Xerox document search to improve results
- 20 June, 2007 22:00
Xerox researchers have developed a search tool that tries to understand documents, rather than looking for keywords, in order to provide better results.
The tool, Factspotter, analyses the underlying grammar of a text in order to infer additional information, such as whether ambiguous words are being used as nouns or verbs, or to whom a pronoun refers, said Frédérique Segond, who manages the parsing and semantics research group at Xerox Research Centre Europe near Grenoble, France.
The analysis allows the software to understand that references to "Bill Gates", "he" and "the head of Microsoft" in the same document likely refer to the same person. But the software should also be able to tell that "Bill Gates said ... " and "A friend of Bill Gates said ..." do not precede words spoken by the same person, a situation that would likely lead search engines using keyword analysis alone to return irrelevant results.

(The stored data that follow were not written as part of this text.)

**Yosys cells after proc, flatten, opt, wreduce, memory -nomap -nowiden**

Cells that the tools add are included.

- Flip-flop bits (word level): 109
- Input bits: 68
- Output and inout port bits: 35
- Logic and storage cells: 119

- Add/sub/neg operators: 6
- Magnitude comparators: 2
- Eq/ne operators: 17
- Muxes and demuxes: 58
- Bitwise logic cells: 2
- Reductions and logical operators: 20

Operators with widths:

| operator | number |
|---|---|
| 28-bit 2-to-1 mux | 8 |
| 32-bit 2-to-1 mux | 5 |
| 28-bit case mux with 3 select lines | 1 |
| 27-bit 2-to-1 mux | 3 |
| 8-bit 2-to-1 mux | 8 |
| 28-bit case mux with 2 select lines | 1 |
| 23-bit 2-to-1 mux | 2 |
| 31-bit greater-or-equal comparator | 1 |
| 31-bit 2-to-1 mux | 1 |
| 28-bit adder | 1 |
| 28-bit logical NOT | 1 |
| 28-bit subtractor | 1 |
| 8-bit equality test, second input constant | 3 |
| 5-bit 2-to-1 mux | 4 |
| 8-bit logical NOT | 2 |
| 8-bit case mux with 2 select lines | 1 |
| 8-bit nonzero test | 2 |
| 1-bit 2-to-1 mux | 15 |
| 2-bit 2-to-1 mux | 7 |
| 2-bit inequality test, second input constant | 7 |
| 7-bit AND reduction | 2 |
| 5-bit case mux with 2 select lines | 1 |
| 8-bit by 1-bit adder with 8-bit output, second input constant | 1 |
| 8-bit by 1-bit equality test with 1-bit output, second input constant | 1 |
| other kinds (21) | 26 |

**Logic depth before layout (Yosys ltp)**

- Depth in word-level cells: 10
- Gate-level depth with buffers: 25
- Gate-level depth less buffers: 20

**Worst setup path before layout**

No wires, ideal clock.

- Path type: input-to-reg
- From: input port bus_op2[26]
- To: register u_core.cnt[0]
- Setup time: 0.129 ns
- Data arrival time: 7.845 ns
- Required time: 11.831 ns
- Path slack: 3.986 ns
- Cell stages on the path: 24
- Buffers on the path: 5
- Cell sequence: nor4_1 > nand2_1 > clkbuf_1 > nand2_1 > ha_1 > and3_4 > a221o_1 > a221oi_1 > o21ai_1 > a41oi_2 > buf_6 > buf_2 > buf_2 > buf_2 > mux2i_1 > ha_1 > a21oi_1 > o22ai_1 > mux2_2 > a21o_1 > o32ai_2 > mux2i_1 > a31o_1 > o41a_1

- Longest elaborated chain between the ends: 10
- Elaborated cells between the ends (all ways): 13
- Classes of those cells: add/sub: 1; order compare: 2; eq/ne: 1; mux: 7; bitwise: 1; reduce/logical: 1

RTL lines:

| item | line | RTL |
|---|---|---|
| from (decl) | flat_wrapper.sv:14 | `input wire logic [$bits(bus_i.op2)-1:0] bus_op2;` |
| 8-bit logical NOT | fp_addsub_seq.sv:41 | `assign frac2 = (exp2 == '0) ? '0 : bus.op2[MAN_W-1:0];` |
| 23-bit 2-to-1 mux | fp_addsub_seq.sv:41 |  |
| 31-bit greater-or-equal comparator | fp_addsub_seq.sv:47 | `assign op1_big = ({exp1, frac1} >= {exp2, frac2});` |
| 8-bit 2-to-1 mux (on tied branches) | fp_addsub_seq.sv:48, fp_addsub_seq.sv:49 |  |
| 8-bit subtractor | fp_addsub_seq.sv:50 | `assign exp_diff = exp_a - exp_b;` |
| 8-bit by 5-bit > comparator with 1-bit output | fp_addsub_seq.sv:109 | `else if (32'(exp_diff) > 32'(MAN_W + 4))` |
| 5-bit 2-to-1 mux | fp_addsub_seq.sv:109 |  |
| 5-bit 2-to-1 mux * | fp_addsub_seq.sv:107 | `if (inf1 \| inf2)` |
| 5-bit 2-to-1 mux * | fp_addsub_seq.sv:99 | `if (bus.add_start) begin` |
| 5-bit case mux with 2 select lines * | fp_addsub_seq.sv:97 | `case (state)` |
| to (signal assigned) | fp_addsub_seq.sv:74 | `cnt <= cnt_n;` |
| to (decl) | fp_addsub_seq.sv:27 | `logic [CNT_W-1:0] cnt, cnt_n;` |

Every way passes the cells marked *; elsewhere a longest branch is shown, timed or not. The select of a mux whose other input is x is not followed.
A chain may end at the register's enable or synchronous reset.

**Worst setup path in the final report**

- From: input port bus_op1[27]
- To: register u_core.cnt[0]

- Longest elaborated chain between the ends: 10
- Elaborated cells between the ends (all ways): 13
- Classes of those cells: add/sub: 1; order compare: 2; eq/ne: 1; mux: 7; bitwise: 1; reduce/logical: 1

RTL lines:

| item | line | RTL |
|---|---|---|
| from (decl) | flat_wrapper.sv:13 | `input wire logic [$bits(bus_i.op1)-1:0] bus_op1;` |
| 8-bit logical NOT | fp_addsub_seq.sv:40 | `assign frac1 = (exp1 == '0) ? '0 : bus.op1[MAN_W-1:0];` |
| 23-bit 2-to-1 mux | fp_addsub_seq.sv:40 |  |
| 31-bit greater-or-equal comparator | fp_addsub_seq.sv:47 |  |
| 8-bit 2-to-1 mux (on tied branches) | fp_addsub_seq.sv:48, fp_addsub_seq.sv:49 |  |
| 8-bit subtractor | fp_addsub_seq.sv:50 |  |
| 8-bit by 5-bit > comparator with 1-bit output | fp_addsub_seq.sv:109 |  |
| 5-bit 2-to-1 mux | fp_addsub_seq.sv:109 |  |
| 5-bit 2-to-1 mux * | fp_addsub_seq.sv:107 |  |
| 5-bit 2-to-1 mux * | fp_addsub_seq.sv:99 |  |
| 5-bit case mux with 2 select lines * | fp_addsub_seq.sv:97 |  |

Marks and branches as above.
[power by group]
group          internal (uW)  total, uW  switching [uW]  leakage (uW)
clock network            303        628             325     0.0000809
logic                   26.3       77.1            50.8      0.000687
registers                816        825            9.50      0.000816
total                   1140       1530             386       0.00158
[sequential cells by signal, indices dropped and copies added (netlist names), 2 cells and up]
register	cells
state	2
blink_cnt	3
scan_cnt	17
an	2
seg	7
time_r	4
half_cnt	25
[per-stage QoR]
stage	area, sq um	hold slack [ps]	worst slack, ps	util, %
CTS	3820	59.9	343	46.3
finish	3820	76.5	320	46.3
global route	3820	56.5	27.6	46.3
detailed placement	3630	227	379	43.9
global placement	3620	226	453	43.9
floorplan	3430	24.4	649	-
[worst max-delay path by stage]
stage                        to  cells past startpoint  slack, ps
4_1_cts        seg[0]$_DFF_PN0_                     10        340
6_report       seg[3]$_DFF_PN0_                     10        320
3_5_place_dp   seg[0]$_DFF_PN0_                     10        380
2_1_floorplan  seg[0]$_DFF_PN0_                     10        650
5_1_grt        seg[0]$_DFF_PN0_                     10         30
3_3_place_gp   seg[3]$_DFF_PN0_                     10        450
<file path="src/rtl/lcd_pkg.sv">
// Shared constants and state encoding for the LCD clock text formatter.
package lcd_pkg;

  localparam logic [7:0] LCD_FUNC_SET = 8'h38;
  localparam logic [7:0] LCD_DISP_ON  = 8'h0C;
  localparam logic [7:0] LCD_ENTRY    = 8'h06;
  localparam logic [7:0] LCD_CLEAR    = 8'h01;

  localparam logic [7:0] ASCII_ZERO   = 8'h30;
  localparam logic [7:0] ASCII_COLON  = 8'h3A;
  localparam logic [7:0] ASCII_SPACE  = 8'h20;
  localparam logic [7:0] ASCII_QMARK  = 8'h3F;

  typedef enum logic [2:0] {
    PWR_WAIT,
    INIT,
    CLR_WAIT,
    IDLE,
    ADDR,
    TEXT
  } lcd_state_e;

endpackage

</file>
<file path="src/rtl/bcd_digit_ascii.sv">
// One BCD nibble to its ASCII digit; nibbles above 9 render as '?'.
module bcd_digit_ascii
  import lcd_pkg::*;
(
  input  logic [3:0] bcd,
  output logic [7:0] ascii
);

  always_comb begin
    ascii = ASCII_QMARK;
    if (bcd <= 4'd9) ascii = ASCII_ZERO + {4'd0, bcd};
  end

endmodule

</file>
<file path="src/rtl/lcd_clock_formatter.sv">
// HD44780 init sequencer plus "HH:MM:SS" line-1 text streamer over valid/ready.
// Optional build macro LCD_BLINK_COLON_EN: colons become spaces on odd seconds.
module lcd_clock_formatter
  import lcd_pkg::*;
#(
  parameter int          INIT_WAIT_CYCLES  = 600000,
  parameter int          CLEAR_WAIT_CYCLES = 40000,
  parameter logic [7:0]  LINE1_ADDR        = 8'h80
) (
  input  logic       clk,
  input  logic       rst,
  input  logic       time_valid,
  input  logic [7:0] hh_bcd,
  input  logic [7:0] mm_bcd,
  input  logic [7:0] ss_bcd,
  output logic       out_valid,
  input  logic       out_ready,
  output logic       out_rs,
  output logic [7:0] out_data,
  output logic       busy
);

  // Handshake: a byte moves when out_valid && out_ready at posedge clk; while
  // stalled, out_rs/out_data hold, and out_valid only drops after a transfer
  // or on reset. Outputs decode from registered state, so they never glitch.

  localparam int WAIT_MAX = (INIT_WAIT_CYCLES > CLEAR_WAIT_CYCLES) ?
                            INIT_WAIT_CYCLES : CLEAR_WAIT_CYCLES;
  localparam int CNT_W    = (WAIT_MAX > 1) ? $clog2(WAIT_MAX) : 1;
  localparam logic [CNT_W-1:0] INIT_LAST  = CNT_W'(INIT_WAIT_CYCLES - 1);
  localparam logic [CNT_W-1:0] CLEAR_LAST = CNT_W'(CLEAR_WAIT_CYCLES - 1);

  lcd_state_e       state_q, state_d;
  logic [CNT_W-1:0] wait_q, wait_d;
  logic [2:0]       idx_q, idx_d;
  logic [7:0]       work_hh_q, work_hh_d, work_mm_q, work_mm_d, work_ss_q, work_ss_d;
  logic [7:0]       pend_hh_q, pend_hh_d, pend_mm_q, pend_mm_d, pend_ss_q, pend_ss_d;
  logic             pend_q, pend_d;

  logic       xfer;
  logic [3:0] nibble;
  logic [7:0] digit_ascii;
  logic [7:0] colon_char;
  logic [7:0] text_char;

  assign xfer = out_valid && out_ready;
  assign busy = (state_q != IDLE);

  always_comb begin
    nibble = 4'h0;
    case (idx_q)
      3'd0:    nibble = work_hh_q[7:4];
      3'd1:    nibble = work_hh_q[3:0];
      3'd3:    nibble = work_mm_q[7:4];
      3'd4:    nibble = work_mm_q[3:0];
      3'd6:    nibble = work_ss_q[7:4];
      3'd7:    nibble = work_ss_q[3:0];
      default: nibble = 4'h0;
    endcase
  end

  bcd_digit_ascii u_digit (
    .bcd   (nibble),
    .ascii (digit_ascii)
  );

`ifdef LCD_BLINK_COLON_EN
  assign colon_char = work_ss_q[0] ? ASCII_SPACE : ASCII_COLON;
`else
  assign colon_char = ASCII_COLON;
`endif

  assign text_char = (idx_q == 3'd2 || idx_q == 3'd5) ? colon_char : digit_ascii;

  always_comb begin
    out_valid = 1'b0;
    out_rs    = 1'b0;
    out_data  = 8'h00;
    case (state_q)
      INIT: begin
        out_valid = 1'b1;
        case (idx_q[1:0])
          2'd0:    out_data = LCD_FUNC_SET;
          2'd1:    out_data = LCD_DISP_ON;
          2'd2:    out_data = LCD_ENTRY;
          default: out_data = LCD_CLEAR;
        endcase
      end
      ADDR: begin
        out_valid = 1'b1;
        out_data  = LINE1_ADDR;
      end
      TEXT: begin
        out_valid = 1'b1;
        out_rs    = 1'b1;
        out_data  = text_char;
      end
      default: ;
    endcase
  end

  always_comb begin
    state_d   = state_q;
    wait_d    = wait_q;
    idx_d     = idx_q;
    work_hh_d = work_hh_q;
    work_mm_d = work_mm_q;
    work_ss_d = work_ss_q;
    pend_hh_d = pend_hh_q;
    pend_mm_d = pend_mm_q;
    pend_ss_d = pend_ss_q;
    pend_d    = pend_q;
    case (state_q)
      PWR_WAIT: begin
        if (wait_q == INIT_LAST) begin
          state_d = INIT;
          wait_d  = '0;
          idx_d   = 3'd0;
        end else begin
          wait_d = wait_q + CNT_W'(1);
        end
      end
      INIT: begin
        if (xfer) begin
          if (idx_q[1:0] == 2'd3) begin
            state_d = CLR_WAIT;
            wait_d  = '0;
            idx_d   = 3'd0;
          end else begin
            idx_d = idx_q + 3'd1;
          end
        end
      end
      CLR_WAIT: begin
        if (wait_q == CLEAR_LAST) begin
          wait_d = '0;
          if (pend_q) begin
            state_d   = ADDR;
            work_hh_d = pend_hh_q;
            work_mm_d = pend_mm_q;
            work_ss_d = pend_ss_q;
            pend_d    = 1'b0;
          end else begin
            state_d = IDLE;
          end
        end else begin
          wait_d = wait_q + CNT_W'(1);
        end
      end
      IDLE: begin
        if (time_valid) begin
          state_d   = ADDR;
          work_hh_d = hh_bcd;
          work_mm_d = mm_bcd;
          work_ss_d = ss_bcd;
        end
      end
      ADDR: begin
        if (xfer) begin
          state_d = TEXT;
          idx_d   = 3'd0;
        end
      end
      TEXT: begin
        if (xfer) begin
          if (idx_q == 3'd7) begin
            idx_d = 3'd0;
            if (pend_q) begin
              state_d   = ADDR;
              work_hh_d = pend_hh_q;
              work_mm_d = pend_mm_q;
              work_ss_d = pend_ss_q;
              pend_d    = 1'b0;
            end else begin
              state_d = IDLE;
            end
          end else begin
            idx_d = idx_q + 3'd1;
          end
        end
      end
      default: state_d = PWR_WAIT;
    endcase
    // Applied after the FSM so a strobe coinciding with a pending handoff
    // is kept for the following refresh.
    if (time_valid && state_q != IDLE) begin
      pend_hh_d = hh_bcd;
      pend_mm_d = mm_bcd;
      pend_ss_d = ss_bcd;
      pend_d    = 1'b1;
    end
  end

  always_ff @(posedge clk) begin
    if (!rst) begin
      state_q   <= PWR_WAIT;
      wait_q    <= '0;
      idx_q     <= 3'd0;
      work_hh_q <= 8'h00;
      work_mm_q <= 8'h00;
      work_ss_q <= 8'h00;
      pend_hh_q <= 8'h00;
      pend_mm_q <= 8'h00;
      pend_ss_q <= 8'h00;
      pend_q    <= 1'b0;
    end else begin
      state_q   <= state_d;
      wait_q    <= wait_d;
      idx_q     <= idx_d;
      work_hh_q <= work_hh_d;
      work_mm_q <= work_mm_d;
      work_ss_q <= work_ss_d;
      pend_hh_q <= pend_hh_d;
      pend_mm_q <= pend_mm_d;
      pend_ss_q <= pend_ss_d;
      pend_q    <= pend_d;
    end
  end

endmodule

</file>
--- src/rtl/lift_sched_ctrl.sv ---
// lift_sched_ctrl: self-timed SCAN lift scheduler; takes up/dn/car request vectors and obstruct, drives registered floor index/one-hot, direction, motion, door, state and one-hot request-clear pulses
module lift_sched_ctrl #(
  parameter int N_FLOORS = 8,
  parameter int TRAVEL_CYCLES = 16,
  parameter int DOOR_CYCLES = 8,
  parameter int IDX_W = $clog2(N_FLOORS)
) (
  input  logic                clk,
  input  logic                reset,
  input  logic [N_FLOORS-1:0] i_up_req,
  input  logic [N_FLOORS-1:0] i_dn_req,
  input  logic [N_FLOORS-1:0] i_car_req,
  input  logic                i_door_obstruct,
  output logic [IDX_W-1:0]    o_flr_idx,
  output logic [N_FLOORS-1:0] o_flr_pos,
  output logic                o_direction,
  output logic                o_motion,
  output logic                o_door_open,
  output logic [N_FLOORS-1:0] o_up_clr,
  output logic [N_FLOORS-1:0] o_dn_clr,
  output logic [N_FLOORS-1:0] o_car_clr,
  output logic [1:0]          o_state
);
  localparam int CNT_W = $clog2((TRAVEL_CYCLES > DOOR_CYCLES ? TRAVEL_CYCLES : DOOR_CYCLES) + 1);
  localparam logic [CNT_W-1:0] TRAVEL_LD = CNT_W'(TRAVEL_CYCLES - 1);
  localparam logic [CNT_W-1:0] DOOR_LD = CNT_W'(DOOR_CYCLES - 1);
  localparam logic [N_FLOORS-1:0] ONE = N_FLOORS'(1);
  typedef enum logic [1:0] {IDLE = 2'd0, MOVE = 2'd1, DOOR = 2'd2} state_t;
  state_t state, state_n;
  logic [CNT_W-1:0] cnt, cnt_n;
  logic [IDX_W-1:0] g;
  logic dir_n, arrive, above, below, ahead, behind, svc, hit, open;
  logic [N_FLOORS-1:0] up, dn, car, any_req, above_m, below_m, sel, up_clr_n, dn_clr_n, car_clr_n;
  always_comb begin
    up = i_up_req & ~o_up_clr;
    dn = i_dn_req & ~o_dn_clr;
    car = i_car_req & ~o_car_clr;
    any_req = up | dn | car;
    arrive = state == MOVE && cnt == '0;
    g = arrive ? (o_direction ? o_flr_idx - IDX_W'(1) : o_flr_idx + IDX_W'(1)) : o_flr_idx;
    for (int k = 0; k < N_FLOORS; k++) begin
      above_m[k] = k > int'(g);
      below_m[k] = k < int'(g);
    end
    above = |(any_req & above_m);
    below = |(any_req & below_m);
    ahead = o_direction ? below : above;
    behind = o_direction ? above : below;
    sel = ONE << g;
    svc = |(sel & (car | (o_direction ? dn : up))) | (|(sel & any_req) & !ahead);
    hit = |(sel & (car | (o_direction ? dn : up))) | (|(sel & any_req) & !ahead & !behind);
    open = state == DOOR ? hit : (state == IDLE || arrive) && svc;
    car_clr_n = open ? sel : '0;
    up_clr_n = open && (!o_direction || !(ahead || behind)) ? sel : '0;
    dn_clr_n = open && (o_direction || !(ahead || behind)) ? sel : '0;
    state_n = state;
    cnt_n = cnt;
    dir_n = o_direction;
    if (open) begin
      state_n = DOOR;
      cnt_n = DOOR_LD;
    end else if (state == MOVE && !arrive) begin
      cnt_n = cnt - CNT_W'(1);
    end else if (state == DOOR && i_door_obstruct) begin
      cnt_n = DOOR_LD;
    end else if (state == DOOR && cnt != '0) begin
      cnt_n = cnt - CNT_W'(1);
    end else begin
      state_n = ahead || behind ? MOVE : IDLE;
      dir_n = o_direction ^ (behind && !ahead);
      cnt_n = ahead || behind ? TRAVEL_LD : '0;
    end
  end
  always_ff @(posedge clk) begin
    if (reset) begin
      state <= IDLE;
      cnt <= '0;
      o_flr_idx <= '0;
      o_direction <= 1'b0;
      o_motion <= 1'b0;
      o_door_open <= 1'b0;
      o_flr_pos <= ONE;
      o_up_clr <= '0;
      o_dn_clr <= '0;
      o_car_clr <= '0;
    end else begin
      state <= state_n;
      cnt <= cnt_n;
      o_flr_idx <= g;
      o_direction <= dir_n;
      o_motion <= state_n == MOVE;
      o_door_open <= state_n == DOOR;
      o_flr_pos <= state_n == MOVE ? '0 : sel;
      o_up_clr <= up_clr_n;
      o_dn_clr <= dn_clr_n;
      o_car_clr <= car_clr_n;
    end
  end
  assign o_state = state;
endmodule

--- config.mk ---
export PLATFORM = sky130hd
export DESIGN_NAME = lift_sched_ctrl
export DESIGN_NICKNAME = d
export VERILOG_FILES = /design/src/rtl/lift_sched_ctrl.sv
export SDC_FILE = /design/constraint.sdc
export NUM_CORES = 1
export LEC_CHECK = 0
export CAP_MARGIN = 15
export CORE_MARGIN = 2
export CORE_UTILIZATION = 45
export CTS_BUF_LIST = sky130_fd_sc_hd__clkbuf_8
export DETAILED_ROUTE_END_ITERATION = 12
export PLACE_DENSITY = 0.77
export SYNTH_ARGS = -nofsm -noshare
export SYNTH_HDL_FRONTEND = slang
export SYNTH_SLANG_ARGS = --single-unit
--- constraint.sdc ---
create_clock -name clk -period 5.46 [get_ports clk]
set_input_delay 0.546 -clock clk [delete_from_list [all_inputs] [get_ports clk]]
set_output_delay 0.546 -clock clk [all_outputs]
set_load 0.005 [all_outputs]
==> metrics.cfg <==
[outcome]
status=finished, final reports clean

[worst_setup_path]
crit_path_end_kind=flop
crit_arrival_ns=4.06
cp.required_ns=5.66
crit_fanout=24
critPathKind=reg2reg
crit_path_start_kind=flop

[drt]
vias_per_cell=6.14
drtIter0Drc=366
totalWireLength_um=8270
first_pass_iters=5
vias=2783
drt-wirelength-per-cell_um=18.3
post-route-drc-count=0
antenna_left=0

[timing]
timing.final.ws_setup_ns=1.60
rsz0062_at_grt=no
final.setup_skew_ns=0.00752
fin_crit_sh_pct=70.6
drv_slew=0
setup-violations-final=0
max_freq_ghz=0.259
worst_pin_slew_ns=0.783
slew_headroom_pct=47.7
hold_viol_final=0
tns_ns=0
min_period_ns=3.86

[clock_tree]
cts.htree.levels=2
ctsResizeCount=0
clock-sinks=45
cts_buffers=5
clockRootBuffer=clkbuf_8
ctsLongestPathBuffers=2
clkSlewWorstSetupHoldPaths_ns=0.09
tritoncts=built
cts-hold-fix-buffers=0
clock_latency_ns=0.30
post_cts_buffers=0

[yosys]
async_flop_share_pct=0
yosys_warnings=0
syn_area_per_cell_um2=8.55
syn_area_um2=2720
ys.flop_type=dfxtp_1
ys_types=67
synthCells=318
synth-edff-count=0
seq_area_frac_synth_pct=33.1
syn_nets=348
ys_ff_latch=45

[place]
placed_cell_area_um2=3410
port_buffers=66
dp_slack_ns=1.65
place_hpwl_um=6110
gp_congestion=0.978

[grt]
grt_remaining_overflow=0
grt_pass1_vias=2596
grt_max_degree=25
grt_pass1_wl_um=13400
antenna_found_initial=0
grtUsageTotal_pct=26.0

[layout]
final_nets=407
regArea_um2=901
diodes=0
drive_above_1_share_pct=8.47
multi_input_area_um2=1690
finalInstanceArea_um2=3520
syn_to_final_growth_pct=29.5
fillCellCount=545

[hold_path]
hp-class=reg2reg

[floorplanning]
io_pins=67
die-area_um2=6680
die_x_um=81.7
core-area_um2=5890
die_h_um=81.7
rows=28
initial_core_util_pct=46.2

[pwr]
switching_share_pct=31.5
p_total_uw=857
cellLeakagePower_nw=1.30
ir_worst_vdd_mv=0.148
power_density_nw_per_um2=244
pwr-share-seq_pct=42.9
switchingPower_uw=270
comb_power_share_pct=27.4
power.share.clock_pct=29.7
power.internal_uw=587

[flow_run]
drv_cap=0

[per-layer routing]
layer | global-route usage, % | routed length (um) | share of wire, % | vias to the layer above
li1 | - | - | - | 1311
met1 | 36.1 | 3680 | 44 | 1317
met2 | 41.6 | 3840 | 46 | 139
met3 | 4.95 | 650 | 7.9 | 16
met4 | 6.17 | 104 | 1.3 | 0
met5 | 0 | 0 | 0 | -
[synth_stat cells (all sizes together) (3+ instances only)]
cell type	number	area share (%)
dfxtp	45	33
nand2	24	3.3
nand2b	22	5.1
a211oi	19	6.4
a21oi	19	3.5
nor2	18	2.5
o21ai	14	2.7
nor3	12	2.6
buf	10	2.5
and3	9	2.1
clkbuf	9	1.2
nand3	9	1.7
nor2b	9	2.1
a31oi	8	1.8
inv	7	0.97
o31ai	5	1.9
a2111oi	4	2.0
nand3b	4	1.1
nor4	4	0.92
nor4b	4	1.8
o211ai	4	1.3
o22ai	4	0.92
xnor2	4	1.3
a21o	3	0.83
nand4	3	0.69
o221ai	3	1.2
or2	3	0.88
or3	3	0.87
xor2	3	0.97
[logic make-up (layout without fill, tap and decap cells)]
family / count (synthesis) / count (layout) / synth area share (%)
xor gates and xnor gates: 8 / 8 / 3.08
AOI/OAI and AO/OA: 102 / 102 / 28.5
DFF: 45 / 45 / 33.1
adders and majority gates: 3 / 3 / 1.66
and+or+nand+nor: 133 / 133 / 28.5
buffers and inverters: 26 / 86 / 4.74
muxes: 1 / 1 / 0.368
[critical path: stages (launching register included)]
cell and delay [ns]:
dfxtp_1 0.32, buf_4 0.28, fa_1 0.50, or3b_2 0.51
or3_4 0.36, o211ai_2 0.08, a31oi_1 0.16, a211o_1 0.38
nor4b_4 0.59, o31ai_4 0.08, buf_4 0.24, a211oi_1 0.26
[layout by cell type, fill, tap and decap left out, types with 5 or more instances in the layout]
| master | synthesis | final |
|---|---|---|
| inv_1 | 7 | 8 |
| a211oi_1 | 13 | 13 |
| a31oi_1 | 8 | 8 |
| nor3_1 | 11 | 11 |
| nand3_1 | 9 | 9 |
| nand2_1 | 24 | 24 |
| clkdlybuf4s50_1 | 0 | 66 |
| nor2b_1 | 9 | 9 |
| buf_4 | 0 | 5 |
| a211oi_2 | 6 | 6 |
| dfxtp_1 | 45 | 45 |
| o21ai_0 | 11 | 11 |
| clkbuf_8 | 0 | 5 |
| nand2b_1 | 22 | 22 |
| and3_1 | 9 | 9 |
| nor2_1 | 18 | 18 |
| a21oi_1 | 19 | 19 |
[worst paths after layout]
path | start | to | slack (ns) | depth (start not counted)
setup / recovery | o_direction$_SDFFE_PP0P_ | o_dn_clr[5]$_SDFF_PP0_ | 1.60 | 11
hold reg to reg | cnt[4]$_SDFF_PP0_ | cnt[4]$_SDFF_PP0_ | 0.61 | 3
hold / removal | cnt[4]$_SDFF_PP0_ | cnt[4]$_SDFF_PP0_ | 0.61 | 3
setup reg to reg | o_direction$_SDFFE_PP0P_ | o_dn_clr[5]$_SDFF_PP0_ | 1.60 | 11
[final cells by class]
class / count / share of cell area (%)
inverter: 7 / 0.747
timing repair buffer: 71 / 19.8
clock buffer: 5 / 1.96
clock inverter: 3 / 1.21
sequential: 45 / 25.6
multi-input combinational: 247 / 48.0
tap: 75 / 2.67
[power by group through the flow]
stage	Sequential, mW	Clock [mW]	Combinational (mW)
after floorplan	0.366	0	0.162
after global placement	0.374	0	0.228
after detailed placement	0.374	0	0.231
after CTS	0.367	0.258	0.232
after global routing	0.372	0.271	0.253
final	0.368	0.255	0.235
[state kept, by name (all words and copies together), names as in the netlist]
signal	cells
cnt	5
o_car_clr	8
o_direction	1
o_dn_clr	8
o_door_open	1
o_flr_idx	3
o_flr_pos	8
o_motion	1
o_state	2
o_up_clr	8
[through the flow]
stage / hold WS (ns) / utilization [%] / cells
6_report: 0.614 / 59.8 / 453
5_1_grt: 0.649 / 59.8 / 453
4_1_cts: 0.618 / 59.8 / 453
3_5_place_dp: 0.595 / 57.9 / 445
3_3_place_gp: 0.582 / 57.9 / 445
2_1_floorplan: 0.553 / - / 318
(Power assumes the default switching activity.)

One of the first groups to use Factspotter will be Xerox Litigation Services, which next year will build it into a suite of "e-discovery" software for the legal profession, Segond said. In the discovery phase of a lawsuit, where legal teams must often sift through millions of e-mail messages and other documents, the software could be used to identify the sender and recipients of messages, and pick out information about events and dates from them. These features could be used to form a picture of who knew what, and when, in order to build a solid legal case, she said.
Segond's research team developed their own metalanguage to describe the grammars of different human languages. So far, they have used it to build descriptions of Dutch, English, French, German, Italian, Portuguese and Spanish. A joint Fujitsu-Xerox research team has also used it to describe Japanese grammar, showing that it can be used for languages using other writing systems.
Factspotter itself is written in the C programming language, and the researchers have also developed modules in Java and Python, allowing the software to interface with other applications.
Although the software only analyses written language, it can be linked with audio transcription tools in order to search radio and TV archives, and the company is involved in joint research projects to do just that, Segond said.